Task brief –
Quote precisely the final stretch of the listing: start at the line containing "the third run" and stop after the last line.

Data to examine –
==============================
What follows belongs to an exercise in optimizing a design on an open flow for small area and a short achievable clock period; a production flow would make more cautious choices.
Only simulation tests tie the RTL to the original design; equivalence was not proved.
Power figures rest on the tool's default switching activity, not on a simulated workload.

// rvSliceTop
module rvSliceTop (
    input  logic                   clk,
    input  logic                   reset,
    input  logic                   instrValid_i,
    input  logic [32-1:0]       instr_i,
    output logic                   wbValid_o,
    output logic [5-1:0] wbRd_o,
    output logic [32-1:0]       wbData_o
);
    logic             dWrites;
    logic             dIsLui;
    logic             dUseImm;
    logic             dInv;
    logic [6:0]       dSel;
    logic             dRs1En;
    logic             dRs2En;
    logic [31:1]      regValidNext;
    logic             dHitA;
    logic             dHitB;
    logic             dFwdA;
    logic             dFwdB;
    logic             s1Valid;    
    logic [4:0]       s1Rd;
    logic             s1IsLui;
    logic             s1UseImm;
    logic             s1Inv;
    logic [6:0]       s1Sel;
    logic [31:12]     s1ImmBits;
    logic [31:1]      s1SelA;
    logic [31:1]      s1SelB;
    logic             s1HitA;
    logic             s1HitB;
    logic             s1FwdA;
    logic             s1FwdB;
    logic             s2Valid;
    logic [4:0]       s2Rd;
    logic [31:0]      s2OpA;
    logic [31:0]      s2OpB;      
    logic             s2Inv;
    logic [6:0]       s2Sel;
    logic [31:0]      s2OpSh;     
    logic [4:0]       s2Sh;       
    logic [31:0]      rdA;
    logic [31:0]      rdB;
    logic [31:0]      imm;
    logic [31:0]      srcA;
    logic [31:0]      srcB;
    logic [31:0]      srcARev;
    logic [31:0]      aluResult;
    rvDecode decode_i (
        .instrValid_i(instrValid_i), .instr_i(instr_i),
        .writes_o(dWrites), .isLui_o(dIsLui), .useImm_o(dUseImm),
        .rs1En_o(dRs1En), .rs2En_o(dRs2En),
        .inv_o(dInv), .sel_o(dSel)
    );
    assign dFwdA = s1Valid && s1Rd == instr_i[19:15] && dRs1En;
    assign dFwdB = s1Valid && s1Rd == instr_i[24:20] && dRs2En;
    assign dHitA = s2Valid && s2Rd == instr_i[19:15] && dRs1En;
    assign dHitB = s2Valid && s2Rd == instr_i[24:20] && dRs2En;
    always_ff @(posedge clk) begin
        if (reset) begin
            s1Valid <= 1'b0;
        end else begin
            s1Valid <= dWrites;
        end
  ...
For scale: ~4200 cells after synthesis.
Settings: LEC_CHECK=0, CAP_MARGIN=20, CORE_MARGIN=2, CORE_UTILIZATION=45, SETUP_SLACK_MARGIN=3.0, SLEW_MARGIN=20; clock period 6.0 ns.
run.sh (not shown) runs the stock make flow with config.mk's settings and CLKGATE_MAP_FILE= SYNTH_SCRIPT=/design/flow/synth_recipe.tcl, a recipe that flattens the netlist after the stock synthesis.
The baseline ran to the end with no violations.
Rerun with:
==> flow/flow/run.sh (new file) <==
#!/bin/bash
# The standard layout (standard.sh, which runs the standard flow's own ORFS flow and
# synthesis unchanged) with a leaner clock tree: sink clusters of up to 30
# flip-flops within 50 um, and no dummy loads added to balance the tree.
set -o pipefail
CTS_ARGS="-sink_clustering_enable -repair_clock_nets -sink_clustering_size 30 -sink_clustering_max_diameter 50 -dont_use_dummy_load"
export CTS_ARGS
echo "export CTS_ARGS = $CTS_ARGS" >> config.mk
bash standard.sh finish > standard.log 2>&1
status=$?
cp standard.sh standard_sh.txt 2>/dev/null
exit $status
==> flow/standard.sh (new file) <==
#!/bin/bash
# synth_recipe.tcl (not shown) runs the flow's synth.tcl, then flattens the netlist and writes it again
# the make line also repeats each setting of config.mk as NAME=value (left out here)
make -C /OpenROAD-flow-scripts/flow DESIGN_CONFIG=/design/flow/config.mk WORK_HOME=/design/flow/orfs CLKGATE_MAP_FILE= SYNTH_SCRIPT=/design/flow/synth_recipe.tcl "${@:-finish}"
--- a/flow/config.mk
+++ b/flow/config.mk
@@ -12 +12,2 @@
 export SLEW_MARGIN = 20
+export CTS_ARGS = -sink_clustering_enable -repair_clock_nets -sink_clustering_size 30 -sink_clustering_max_diameter 50 -dont_use_dummy_load
removed: flow/run.sh
Outcome:
- die area is unchanged
- worst setup slack gets worse by 0.051 ns
- global-route usage goes down by 0.30 points
- final area goes down by 2.4%
- sequential share of layout area goes up by 1.4 points
- wire length goes down by 0.59%
- synthesized area does not change
Rerun with:
==> flow/run.sh (new file) <==
#!/bin/bash
# synth_recipe.tcl (not shown) runs the flow's synth.tcl, then flattens the netlist and writes it again
# the make line also repeats each setting of config.mk as NAME=value (left out here)
make -C /OpenROAD-flow-scripts/flow DESIGN_CONFIG=/design/flow/config.mk WORK_HOME=/design/flow/orfs CLKGATE_MAP_FILE= SYNTH_SCRIPT=/design/flow/synth_recipe.tcl finish
--- a/flow/config.mk
+++ b/flow/config.mk
@@ -10,4 +10,5 @@
 export CORE_UTILIZATION = 45
-export SETUP_SLACK_MARGIN = 3.0
+export CTS_CLUSTER_DIAMETER = 50
+export CTS_CLUSTER_SIZE = 25
+export SETUP_SLACK_MARGIN = 3.3
 export SLEW_MARGIN = 20
-export CTS_ARGS = -sink_clustering_enable -repair_clock_nets -sink_clustering_size 30 -sink_clustering_max_diameter 50 -dont_use_dummy_load
removed: flow/flow/run.sh
removed: flow/standard.sh
What happened:
- The new run went through all stages and came out clean
- final cell count went up by 4.2%
- die area stays the same
- global-route usage went up by 1.6 points
- core utilization went up by 4.2 points
- synthesized area stays the same
- critical path depth went down by 1
- sequential power hardly moves
- flip-flop and latch count stays the same
- clock skew went down by 0.020 ns

[afterwards: timing with drivers on the ports]
The results above use ideal ports. As a check the final layouts listed here were re-extracted and re-timed, cells and wires unchanged. Step 1 assumes that a clkbuf_16 drives the clock port and a buf_2 every other input. Step 2 times the ports against the registers' clock, not the clock port: input delays grow and output delays shrink by t, the midpoint of the rising clock arrivals with the driver on. Slacks: ideal ports / drivers / drivers and shift; pairs: ideal ports / drivers.
run | shift t [ns] | setup slack, ns | worst setup path at the end
the first run | 0.865 | 2.696 / 2.696 / 2.307 | input to register
the second run | 0.811 | 2.645 / 2.645 / 2.412 | input to register
the third run | 0.830 | 2.894 / 2.894 / 2.634 | input to register
After both steps setup and hold are still met in every run listed. For the first run, which loses most, drivers alone change the setup slack by 0.000 ns; drivers and shift together by -0.389 ns.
==============================
Solution to the problem –
the third run | 0.830 | 2.894 / 2.894 / 2.634 | input to register
After both steps setup and hold are still met in every run listed. For the first run, which loses most, drivers alone change the setup slack by 0.000 ns; drivers and shift together by -0.389 ns.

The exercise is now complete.